Published: 05 Jun 2025, Last Modified: 28 Jul 2025AAMAS 2025EveryoneCC BY-NC-ND 4.0
Abstract: In multiwinner approval voting, selecting a proportionally representative committee based on the voters' approval ballots is an essential task. The notion of justified representation (JR) demands that any large "cohesive" group of voters should be proportionally "represented". Different specific definitions of justified representation define "cohesiveness" in different ways; two common ways are the following: (C1) the coalition unanimously approves a subset of candidates whose size is proportional to its share of the electorate, and (C2) each voter in the coalition approves at least a fixed fraction of a candidate subset proportional to the coalition's size. Similarly, among others, the following two concrete definitions of "representation" have been considered: (R1) the coalition's collective utility from the winning set exceeds that of any proportionally sized alternative, and (R2) for any proportionally sized alternative, at least one member of the coalition derives less utility from it than from the winning set. Three of the four possible combinations have been extensively studied and used to define extensions of Justified Representation: - (C1)-(R1): Proportional Justified Representation (PJR) - (C1)-(R2): Extended Justified Representation (EJR) - (C2)-(R2): Full Justified Representation (FJR) All three have merits, but also drawbacks. PJR is the weakest notion, and perhaps not sufficiently demanding; EJR may not be compatible with perfect representation; and it is open whether a committee satisfying FJR can be found efficiently. We study the combination (C2)-(R1), which we call Full Proportional Justified Representation (FPJR).
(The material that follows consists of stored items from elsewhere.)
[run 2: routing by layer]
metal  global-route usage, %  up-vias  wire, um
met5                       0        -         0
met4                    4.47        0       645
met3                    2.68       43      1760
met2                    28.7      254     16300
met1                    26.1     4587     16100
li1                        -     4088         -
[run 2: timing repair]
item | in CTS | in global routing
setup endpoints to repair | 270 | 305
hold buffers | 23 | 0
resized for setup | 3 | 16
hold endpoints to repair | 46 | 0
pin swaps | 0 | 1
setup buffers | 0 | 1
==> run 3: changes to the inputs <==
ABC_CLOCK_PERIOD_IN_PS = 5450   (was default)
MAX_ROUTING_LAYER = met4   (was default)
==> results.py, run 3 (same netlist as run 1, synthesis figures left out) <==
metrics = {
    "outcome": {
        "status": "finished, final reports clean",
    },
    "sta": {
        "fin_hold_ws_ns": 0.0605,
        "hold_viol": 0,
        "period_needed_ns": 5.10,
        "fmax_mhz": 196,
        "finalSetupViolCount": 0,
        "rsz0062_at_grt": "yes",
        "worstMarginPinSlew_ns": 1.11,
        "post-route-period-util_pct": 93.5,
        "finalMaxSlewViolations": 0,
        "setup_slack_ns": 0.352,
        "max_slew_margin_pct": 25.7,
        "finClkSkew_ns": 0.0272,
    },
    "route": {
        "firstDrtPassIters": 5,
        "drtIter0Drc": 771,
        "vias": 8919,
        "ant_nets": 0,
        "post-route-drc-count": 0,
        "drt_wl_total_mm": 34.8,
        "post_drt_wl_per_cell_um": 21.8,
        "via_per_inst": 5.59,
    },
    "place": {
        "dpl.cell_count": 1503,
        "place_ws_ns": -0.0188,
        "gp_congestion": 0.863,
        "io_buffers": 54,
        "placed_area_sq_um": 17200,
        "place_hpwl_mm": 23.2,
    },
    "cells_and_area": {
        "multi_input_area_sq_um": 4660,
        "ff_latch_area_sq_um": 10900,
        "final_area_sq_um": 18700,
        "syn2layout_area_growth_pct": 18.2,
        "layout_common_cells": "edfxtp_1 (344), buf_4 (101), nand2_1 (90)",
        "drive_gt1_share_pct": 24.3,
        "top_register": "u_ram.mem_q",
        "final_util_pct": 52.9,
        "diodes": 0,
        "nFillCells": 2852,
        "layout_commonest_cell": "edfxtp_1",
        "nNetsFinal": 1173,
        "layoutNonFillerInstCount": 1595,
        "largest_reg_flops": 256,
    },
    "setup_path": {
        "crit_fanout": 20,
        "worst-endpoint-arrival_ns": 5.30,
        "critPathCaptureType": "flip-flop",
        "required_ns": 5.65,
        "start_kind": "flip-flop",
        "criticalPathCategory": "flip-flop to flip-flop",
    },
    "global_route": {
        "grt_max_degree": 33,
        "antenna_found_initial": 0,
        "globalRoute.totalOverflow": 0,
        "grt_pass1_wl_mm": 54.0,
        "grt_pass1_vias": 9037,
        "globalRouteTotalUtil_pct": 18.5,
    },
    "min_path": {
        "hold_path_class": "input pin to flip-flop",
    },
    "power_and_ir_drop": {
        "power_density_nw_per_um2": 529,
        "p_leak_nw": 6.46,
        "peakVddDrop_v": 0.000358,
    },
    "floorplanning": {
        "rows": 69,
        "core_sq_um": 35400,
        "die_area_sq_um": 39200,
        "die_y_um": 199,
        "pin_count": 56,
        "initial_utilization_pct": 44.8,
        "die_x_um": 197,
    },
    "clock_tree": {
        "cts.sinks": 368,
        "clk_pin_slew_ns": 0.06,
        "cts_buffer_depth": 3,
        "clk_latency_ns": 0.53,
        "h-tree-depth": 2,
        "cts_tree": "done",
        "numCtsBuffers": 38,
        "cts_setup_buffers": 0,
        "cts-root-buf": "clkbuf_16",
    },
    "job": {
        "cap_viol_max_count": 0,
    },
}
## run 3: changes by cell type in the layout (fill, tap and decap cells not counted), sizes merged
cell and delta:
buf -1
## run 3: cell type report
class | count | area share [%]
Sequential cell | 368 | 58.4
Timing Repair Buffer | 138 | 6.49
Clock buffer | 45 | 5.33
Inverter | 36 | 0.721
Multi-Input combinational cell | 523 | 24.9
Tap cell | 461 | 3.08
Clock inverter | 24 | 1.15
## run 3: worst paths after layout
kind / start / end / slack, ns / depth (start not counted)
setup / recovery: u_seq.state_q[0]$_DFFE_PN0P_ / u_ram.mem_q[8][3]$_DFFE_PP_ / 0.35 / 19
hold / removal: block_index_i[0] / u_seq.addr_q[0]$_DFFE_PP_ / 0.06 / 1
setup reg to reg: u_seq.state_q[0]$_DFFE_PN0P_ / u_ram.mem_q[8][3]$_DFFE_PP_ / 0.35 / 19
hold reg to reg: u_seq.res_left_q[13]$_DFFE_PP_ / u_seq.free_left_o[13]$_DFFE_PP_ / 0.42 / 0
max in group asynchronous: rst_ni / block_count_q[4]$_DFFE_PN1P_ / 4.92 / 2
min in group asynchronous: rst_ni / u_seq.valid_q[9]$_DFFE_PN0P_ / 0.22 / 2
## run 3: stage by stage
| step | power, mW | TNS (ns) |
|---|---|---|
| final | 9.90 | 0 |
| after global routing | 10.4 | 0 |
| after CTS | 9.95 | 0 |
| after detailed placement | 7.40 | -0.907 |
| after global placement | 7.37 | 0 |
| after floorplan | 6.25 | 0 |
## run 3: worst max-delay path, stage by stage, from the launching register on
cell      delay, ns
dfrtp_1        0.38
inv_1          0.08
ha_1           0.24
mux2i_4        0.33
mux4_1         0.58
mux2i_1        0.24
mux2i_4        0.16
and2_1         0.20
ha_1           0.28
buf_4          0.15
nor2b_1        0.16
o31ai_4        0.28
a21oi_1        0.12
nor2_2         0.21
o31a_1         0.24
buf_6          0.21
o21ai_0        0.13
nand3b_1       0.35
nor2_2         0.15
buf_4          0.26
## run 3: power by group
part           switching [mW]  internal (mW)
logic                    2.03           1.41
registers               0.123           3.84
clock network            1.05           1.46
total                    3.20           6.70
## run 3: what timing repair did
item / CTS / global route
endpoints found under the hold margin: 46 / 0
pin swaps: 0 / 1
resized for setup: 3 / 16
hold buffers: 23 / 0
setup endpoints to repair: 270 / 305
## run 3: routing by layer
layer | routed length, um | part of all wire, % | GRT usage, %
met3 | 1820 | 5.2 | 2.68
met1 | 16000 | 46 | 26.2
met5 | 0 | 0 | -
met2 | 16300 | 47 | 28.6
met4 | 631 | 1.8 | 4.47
`config.mk`:
```
export PLATFORM = sky130hd
export DESIGN_NAME = pixel_channel_blend_modes
export DESIGN_NICKNAME = d
export VERILOG_FILES = /design/src/design/pcbm_pkg.sv /design/src/design/pcbm_div.sv /design/src/design/pixel_channel_blend_modes.sv
export VERILOG_INCLUDE_DIRS = /design/src /design/src/design
export SDC_FILE = /design/constraint.sdc
export NUM_CORES = 1
export LEC_CHECK = 0
export BUFFER_PORTS_ARGS = -buffer_cell sky130_fd_sc_hd__buf_2
export CAP_MARGIN = 20
export CORE_MARGIN = 2
export CORE_UTILIZATION = 55
export DETAILED_ROUTE_END_ITERATION = 12
export PLACE_DENSITY = 0.67
export SLEW_MARGIN = 10
export SYNTH_ARGS = -nofsm -noshare
export SYNTH_HDL_FRONTEND = slang
export SYNTH_HIERARCHICAL = 1
export SYNTH_SLANG_ARGS = --single-unit
```
`constraint.sdc`:
```
create_clock -name clk -period 10.9 [get_ports clk]
set_clock_uncertainty 0.1 [all_clocks]
set_input_delay 0 -clock clk [delete_from_list [all_inputs] [get_ports clk]]
set_output_delay 0 -clock clk [all_outputs]
set_load 0.05 [all_outputs]
```
<file path="src/rtl/core/mmeg_pkg.sv">
// package: shared types and constants of the multimode envelope generator
package mmeg_pkg;

  localparam int NUM_VOICES = 8;
  localparam int VOICE_W = 3;
  localparam int IDX_W = (NUM_VOICES > 1) ? $clog2(NUM_VOICES) : 1;
  localparam int LEVEL_W = 16;
  localparam int CFG_DATA_W = 16;
  localparam int CFG_INDEX_W = 2;
  localparam int MODE_W = 3;

  localparam logic [LEVEL_W-1:0] FULL_LEVEL = '1;

  typedef enum logic [1:0] {
    PH_NONE    = 2'd0,
    PH_ATTACK  = 2'd1,
    PH_SUSTAIN = 2'd2,
    PH_RELEASE = 2'd3
  } phase_t;

  typedef enum logic [1:0] {
    OP_TICK    = 2'd0,
    OP_TRIGGER = 2'd1,
    OP_RELEASE = 2'd2
  } opcode_t;

  localparam logic [MODE_W-1:0] MODE_AD    = 3'd0;
  localparam logic [MODE_W-1:0] MODE_AR    = 3'd1;
  localparam logic [MODE_W-1:0] MODE_ARPT  = 3'd2;
  localparam logic [MODE_W-1:0] MODE_ADRPT = 3'd3;
  localparam logic [MODE_W-1:0] MODE_LOOP  = 3'd4;

  localparam logic [CFG_INDEX_W-1:0] REG_ATTACK_SLOPE  = 2'd0;
  localparam logic [CFG_INDEX_W-1:0] REG_RELEASE_SLOPE = 2'd1;
  localparam logic [CFG_INDEX_W-1:0] REG_ENV_MODE      = 2'd2;

  typedef enum logic {
    S_IDLE = 1'b0,
    S_UPD  = 1'b1
  } state_t;

  typedef struct packed {
    logic [LEVEL_W-1:0] attack_slope;
    logic [LEVEL_W-1:0] release_slope;
    logic [MODE_W-1:0]  env_mode;
  } cfg_t;

  typedef struct packed {
    logic [LEVEL_W-1:0] level;
    phase_t             phase;
  } entry_t;

endpackage

</file>
<file path="src/rtl/core/mmeg_update.sv">
// module: next level and phase of one voice for one event
module mmeg_update (
  input  logic [1:0]      op,
  input  mmeg_pkg::cfg_t   cfg,
  input  mmeg_pkg::entry_t cur,
  output mmeg_pkg::entry_t nxt,
  output logic            fin
);
  import mmeg_pkg::*;

  logic [LEVEL_W:0] att_sum;
  logic             att_top;
  logic             rel_end;
  logic             mode_rel_ok;

  assign att_sum = {1'b0, cur.level} + {1'b0, cfg.attack_slope};
  assign att_top = att_sum >= {1'b0, FULL_LEVEL};
  assign rel_end = cur.level <= cfg.release_slope;
  assign mode_rel_ok = (cfg.env_mode == MODE_AD) || (cfg.env_mode == MODE_AR) ||
                       (cfg.env_mode == MODE_ARPT);

  always_comb begin
    nxt = cur;
    fin = 1'b0;
    case (opcode_t'(op))
      OP_TICK: begin
        if (cur.phase == PH_ATTACK) begin
          if (att_top) begin
            nxt.level = FULL_LEVEL;
            if ((cfg.env_mode == MODE_AD) || (cfg.env_mode == MODE_ADRPT) ||
                (cfg.env_mode == MODE_LOOP)) begin
              nxt.phase = PH_RELEASE;
            end else if (cfg.env_mode == MODE_ARPT) begin
              nxt.level = '0;
              nxt.phase = PH_ATTACK;
            end else begin
              nxt.phase = PH_SUSTAIN;
            end
          end else begin
            nxt.level = att_sum[LEVEL_W-1:0];
          end
        end else if (cur.phase == PH_RELEASE) begin
          if (rel_end) begin
            nxt.level = '0;
            if ((cfg.env_mode == MODE_LOOP) || (cfg.env_mode == MODE_ADRPT)) begin
              nxt.phase = PH_ATTACK;
            end else begin
              nxt.phase = PH_NONE;
              fin = 1'b1;
            end
          end else begin
            nxt.level = cur.level - cfg.release_slope;
          end
        end
      end
      OP_TRIGGER: begin
        nxt.phase = PH_ATTACK;
        nxt.level = (cfg.attack_slope == FULL_LEVEL) ? FULL_LEVEL : '0;
      end
      OP_RELEASE: begin
        if (mode_rel_ok) begin
          if ((cur.phase == PH_ATTACK) || (cur.phase == PH_SUSTAIN)) begin
            nxt.phase = PH_RELEASE;
            if (cfg.release_slope == FULL_LEVEL) begin
              nxt.level = '0;
            end
          end
        end else if (cfg.env_mode == MODE_ADRPT) begin
          nxt.level = '0;
          nxt.phase = PH_NONE;
        end
      end
      default: begin
        nxt = cur;
      end
    endcase
  end

endmodule

</file>
<file path="src/rtl/core/multimode_envelope_generator_core.sv">
// module: top level of the multimode envelope generator bank
//
//  channel | handshake          | payload
//  --------+--------------------+------------------------------------
//  in      | in_valid/in_ready  | opcode, voice
//  out     | out_valid/out_ready| out_voice, level, phase, finished
//  cfg     | cfg_we             | cfg_index, cfg_data
//
// each transaction is a state memory read, then update and write back
// one transaction in flight at a time, so the voice memory is never read and written together
// rst loads config defaults (full-level slopes, AR mode), clears control state and per-voice valid bits
// a waiting result holds the update stage; input is taken again once it is written
module multimode_envelope_generator_core (
  input  logic                                  clk,
  input  logic                                  rst,
  input  logic                                  in_valid,
  output logic                                  in_ready,
  input  logic [1:0]                            opcode,
  input  logic [mmeg_pkg::VOICE_W-1:0]          voice,
  output logic                                  out_valid,
  input  logic                                  out_ready,
  output logic [mmeg_pkg::VOICE_W-1:0]          out_voice,
  output logic [mmeg_pkg::LEVEL_W-1:0]          level,
  output logic [1:0]                            phase,
  output logic                                  finished,
  input  logic                                  cfg_we,
  input  logic [mmeg_pkg::CFG_INDEX_W-1:0]      cfg_index,
  input  logic [mmeg_pkg::CFG_DATA_W-1:0]       cfg_data
);
  import mmeg_pkg::*;

  cfg_t   cfg;
  state_t state;
  state_t state_next;

  entry_t mem [NUM_VOICES];
  logic [NUM_VOICES-1:0] ent_valid;

  entry_t             rd_data;
  logic               rd_valid;
  logic [1:0]         op_q;
  logic [VOICE_W-1:0] voice_q;
  logic               in_range_q;

  entry_t cur;
  entry_t nxt;
  logic   fin;
  logic   in_acc;
  logic   upd_fire;
  logic   in_range;

  assign in_range = {1'b0, voice} < (VOICE_W + 1)'(NUM_VOICES);
  assign in_ready = (state == S_IDLE);
  assign in_acc   = in_valid && in_ready;

  always_ff @(posedge clk) begin
    if (rst) begin
      cfg.attack_slope  <= FULL_LEVEL;
      cfg.release_slope <= FULL_LEVEL;
      cfg.env_mode      <= MODE_AR;
    end else if (cfg_we) begin
      unique case (cfg_index)
        REG_ATTACK_SLOPE:  cfg.attack_slope  <= cfg_data;
        REG_RELEASE_SLOPE: cfg.release_slope <= cfg_data;
        REG_ENV_MODE:      cfg.env_mode      <= cfg_data[MODE_W-1:0];
        default:           cfg.env_mode      <= cfg.env_mode;
      endcase
    end
  end

  // state memory: read at accept, write back at update
  always_ff @(posedge clk) begin
    if (in_acc) begin
      rd_data <= mem[voice[IDX_W-1:0]];
      op_q    <= opcode;
      voice_q <= voice;
    end
    if (upd_fire && in_range_q) begin
      mem[voice_q[IDX_W-1:0]] <= nxt;
    end
  end

  always_ff @(posedge clk) begin
    if (rst) begin
      ent_valid  <= '0;
      rd_valid   <= 1'b0;
      in_range_q <= 1'b0;
    end else begin
      if (in_acc) begin
        rd_valid   <= ent_valid[voice[IDX_W-1:0]] && in_range;
        in_range_q <= in_range;
      end
      if (upd_fire && in_range_q) begin
        ent_valid[voice_q[IDX_W-1:0]] <= 1'b1;
      end
    end
  end

  always_comb begin
    cur = rd_valid ? rd_data : '{level: '0, phase: PH_NONE};
  end

  mmeg_update u_update (
    .op  (op_q),
    .cfg (cfg),
    .cur (cur),
    .nxt (nxt),
    .fin (fin)
  );

  always_ff @(posedge clk) begin
    if (rst) begin
      state <= S_IDLE;
    end else begin
      state <= state_next;
    end
  end

  always_comb begin
    state_next = state;
    upd_fire   = 1'b0;
    unique case (state)
      S_IDLE: begin
        if (in_acc) begin
          state_next = S_UPD;
        end
      end
      S_UPD: begin
        if (!out_valid || out_ready) begin
          upd_fire   = 1'b1;
          state_next = S_IDLE;
        end
      end
      default: state_next = S_IDLE;
    endcase
  end

  // output register
  always_ff @(posedge clk) begin
    if (rst) begin
      out_valid <= 1'b0;
    end else if (upd_fire) begin
      out_valid <= 1'b1;
    end else if (out_ready) begin
      out_valid <= 1'b0;
    end
  end

  always_ff @(posedge clk) begin
    if (upd_fire) begin
      out_voice <= voice_q;
      level     <= in_range_q ? nxt.level : '0;
      phase     <= in_range_q ? nxt.phase : PH_NONE;
      finished  <= in_range_q && fin;
    end
  end

endmodule
</file>
File: config.mk
export PLATFORM = sky130hd
export DESIGN_NAME = text_whitespace_normalizer
export DESIGN_NICKNAME = d
export VERILOG_FILES = /design/src/sv/twn_pkg.sv /design/src/sv/twn_front.sv /design/src/sv/twn_fifo.sv /design/src/sv/twn_back.sv /design/src/sv/text_whitespace_normalizer.sv
export SDC_FILE = /design/constraint.sdc
export NUM_CORES = 1
export LEC_CHECK = 0
export BUFFER_PORTS_ARGS = -buffer_cell sky130_fd_sc_hd__buf_2
export CAP_MARGIN = 20
export CORE_MARGIN = 1.5
export CORE_UTILIZATION = 62
export DETAILED_ROUTE_END_ITERATION = 6
export PLACE_DENSITY = 0.8
export SYNTH_ARGS = -nofsm -noshare
export SYNTH_HDL_FRONTEND = slang
export SYNTH_SLANG_ARGS = --single-unit
File: constraint.sdc
create_clock -name clk -period 4.5 [get_ports clk]
set_input_delay 0.9 -clock clk [delete_from_list [all_inputs] [get_ports clk]]
set_output_delay 0.9 -clock clk [all_outputs]
set_load 0.02 [all_outputs]
File: src/sv/twn_pkg.sv
// twn_pkg: shared types, byte codes and the removal pattern for the whitespace normalizer
// used by twn_front, twn_fifo, twn_back and the top level; no dependencies
package twn_pkg;

  // byte codes
  localparam logic [7:0] CH_TAB   = 8'h09;
  localparam logic [7:0] CH_LF    = 8'h0A;
  localparam logic [7:0] CH_CR    = 8'h0D;
  localparam logic [7:0] CH_SP    = 8'h20;
  localparam logic [7:0] CH_C2    = 8'hC2;
  localparam logic [7:0] CH_A0    = 8'hA0;
  localparam logic [7:0] CH_E2    = 8'hE2;
  localparam logic [7:0] CH_80    = 8'h80;
  localparam logic [7:0] CH_A8    = 8'hA8;
  localparam logic [7:0] CH_A9    = 8'hA9;
  localparam logic [7:0] CH_NUL   = 8'h00;

  // "_x000D_" is seven bytes; the last one completes the match and is never held
  localparam logic [2:0] KILL_LAST = 3'd6;

  // default depth of the token queue between front and back
  localparam int QUEUE_DEPTH_DEF = 4;

  // token from the removal stage to the space-mapping stage
  typedef struct packed {
    logic [7:0] data;
    logic       is_end;  // end of string, no byte
    logic       tail;    // produced while handling the final input byte
  } tok_t;

  // held bytes of a partial space-map match
  typedef enum logic [1:0] {
    S2_IDLE,
    S2_ONE,
    S2_TWO
  } s2_state_t;

  function automatic logic [7:0] kill_byte(input logic [2:0] idx);
    logic [7:0] b;
    case (idx)
      3'd0:    b = 8'h5F;
      3'd1:    b = 8'h78;
      3'd2:    b = 8'h30;
      3'd3:    b = 8'h30;
      3'd4:    b = 8'h30;
      3'd5:    b = 8'h44;
      3'd6:    b = 8'h5F;
      default: b = 8'h5F;
    endcase
    return b;
  endfunction

endpackage

File: src/sv/twn_front.sv
// twn_front: input side, removes "_x000D_" and hands bytes and end marks on as tokens
// depends on twn_pkg
module twn_front import twn_pkg::*; (
  input  logic       clk,
  input  logic       rst_n,
  input  logic       in_tvalid,
  output logic       in_tready,
  input  logic [7:0] in_tdata,
  input  logic       in_tlast,
  output logic       tok_valid,
  output tok_t       tok,
  input  logic       tok_ready
);

  logic [2:0] cnt_r, cnt_nxt;
  logic [7:0] held_r [0:5];
  logic [7:0] pb_r, pb_nxt;
  logic       pbv_r, pbv_nxt;
  logic       pbl_r, pbl_nxt;
  logic [2:0] fleft_r, fleft_nxt;
  logic [2:0] fidx_r, fidx_nxt;
  logic       endp_r, endp_nxt;
  logic       held_we;
  logic       hit;

  assign hit = (pb_r == kill_byte(cnt_r));

  assign in_tready = (fleft_r == 3'd0) && !endp_r &&
                     (!pbv_r || (!pbl_r && (hit || ((cnt_r == 3'd0) && tok_ready))));

  always_comb begin
    cnt_nxt   = cnt_r;
    pb_nxt    = pb_r;
    pbv_nxt   = pbv_r;
    pbl_nxt   = pbl_r;
    fleft_nxt = fleft_r;
    fidx_nxt  = fidx_r;
    endp_nxt  = endp_r;
    held_we   = 1'b0;
    tok_valid = 1'b0;
    tok.data  = pb_r;
    tok.is_end = 1'b0;
    tok.tail  = (pbv_r && pbl_r) || endp_r;

    if (fleft_r != 3'd0) begin
      // release held partial match, oldest first
      tok_valid = 1'b1;
      tok.data  = held_r[fidx_r];
      if (tok_ready) begin
        fidx_nxt  = fidx_r + 3'd1;
        fleft_nxt = fleft_r - 3'd1;
      end
    end else if (pbv_r) begin
      if (hit) begin
        pbv_nxt = 1'b0;
        if (cnt_r == KILL_LAST) begin
          cnt_nxt = 3'd0;
        end else begin
          held_we = 1'b1;
          cnt_nxt = cnt_r + 3'd1;
        end
        if (pbl_r) begin
          fleft_nxt = (cnt_r == KILL_LAST) ? 3'd0 : cnt_r + 3'd1;
          fidx_nxt  = 3'd0;
          cnt_nxt   = 3'd0;
          endp_nxt  = 1'b1;
        end
      end else if (cnt_r != 3'd0) begin
        // mismatch: flush, then look at this byte again
        fleft_nxt = cnt_r;
        fidx_nxt  = 3'd0;
        cnt_nxt   = 3'd0;
      end else begin
        tok_valid = 1'b1;
        if (tok_ready) begin
          pbv_nxt  = 1'b0;
          endp_nxt = pbl_r;
        end
      end
    end else if (endp_r) begin
      tok_valid  = 1'b1;
      tok.data   = CH_NUL;
      tok.is_end = 1'b1;
      if (tok_ready) begin
        endp_nxt = 1'b0;
      end
    end

    if (in_tvalid && in_tready) begin
      pb_nxt  = in_tdata;
      pbv_nxt = 1'b1;
      pbl_nxt = in_tlast;
    end
  end

  always_ff @(posedge clk) begin
    if (!rst_n) begin
      cnt_r   <= 3'd0;
      pbv_r   <= 1'b0;
      fleft_r <= 3'd0;
      endp_r  <= 1'b0;
    end else begin
      cnt_r   <= cnt_nxt;
      pbv_r   <= pbv_nxt;
      fleft_r <= fleft_nxt;
      endp_r  <= endp_nxt;
    end
  end

  always_ff @(posedge clk) begin
    pb_r   <= pb_nxt;
    pbl_r  <= pbl_nxt;
    fidx_r <= fidx_nxt;
    if (held_we) begin
      held_r[cnt_r] <= pb_r;
    end
  end

endmodule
We investigate FPJR's properties and find that it shares advantages with PJR over EJR; specifically, several desirable proportionality axioms --- such as priceability and perfect representation --- imply FPJR and PJR but not EJR. Next, we show that efficient rules like the greedy Monroe rule and the method of equal shares satisfy FPJR, thus matching one of the key advantages of EJR over FJR. However, the Proportional Approval Voting (PAV) rule may violate FPJR, so neither of EJR and FPJR implies the other.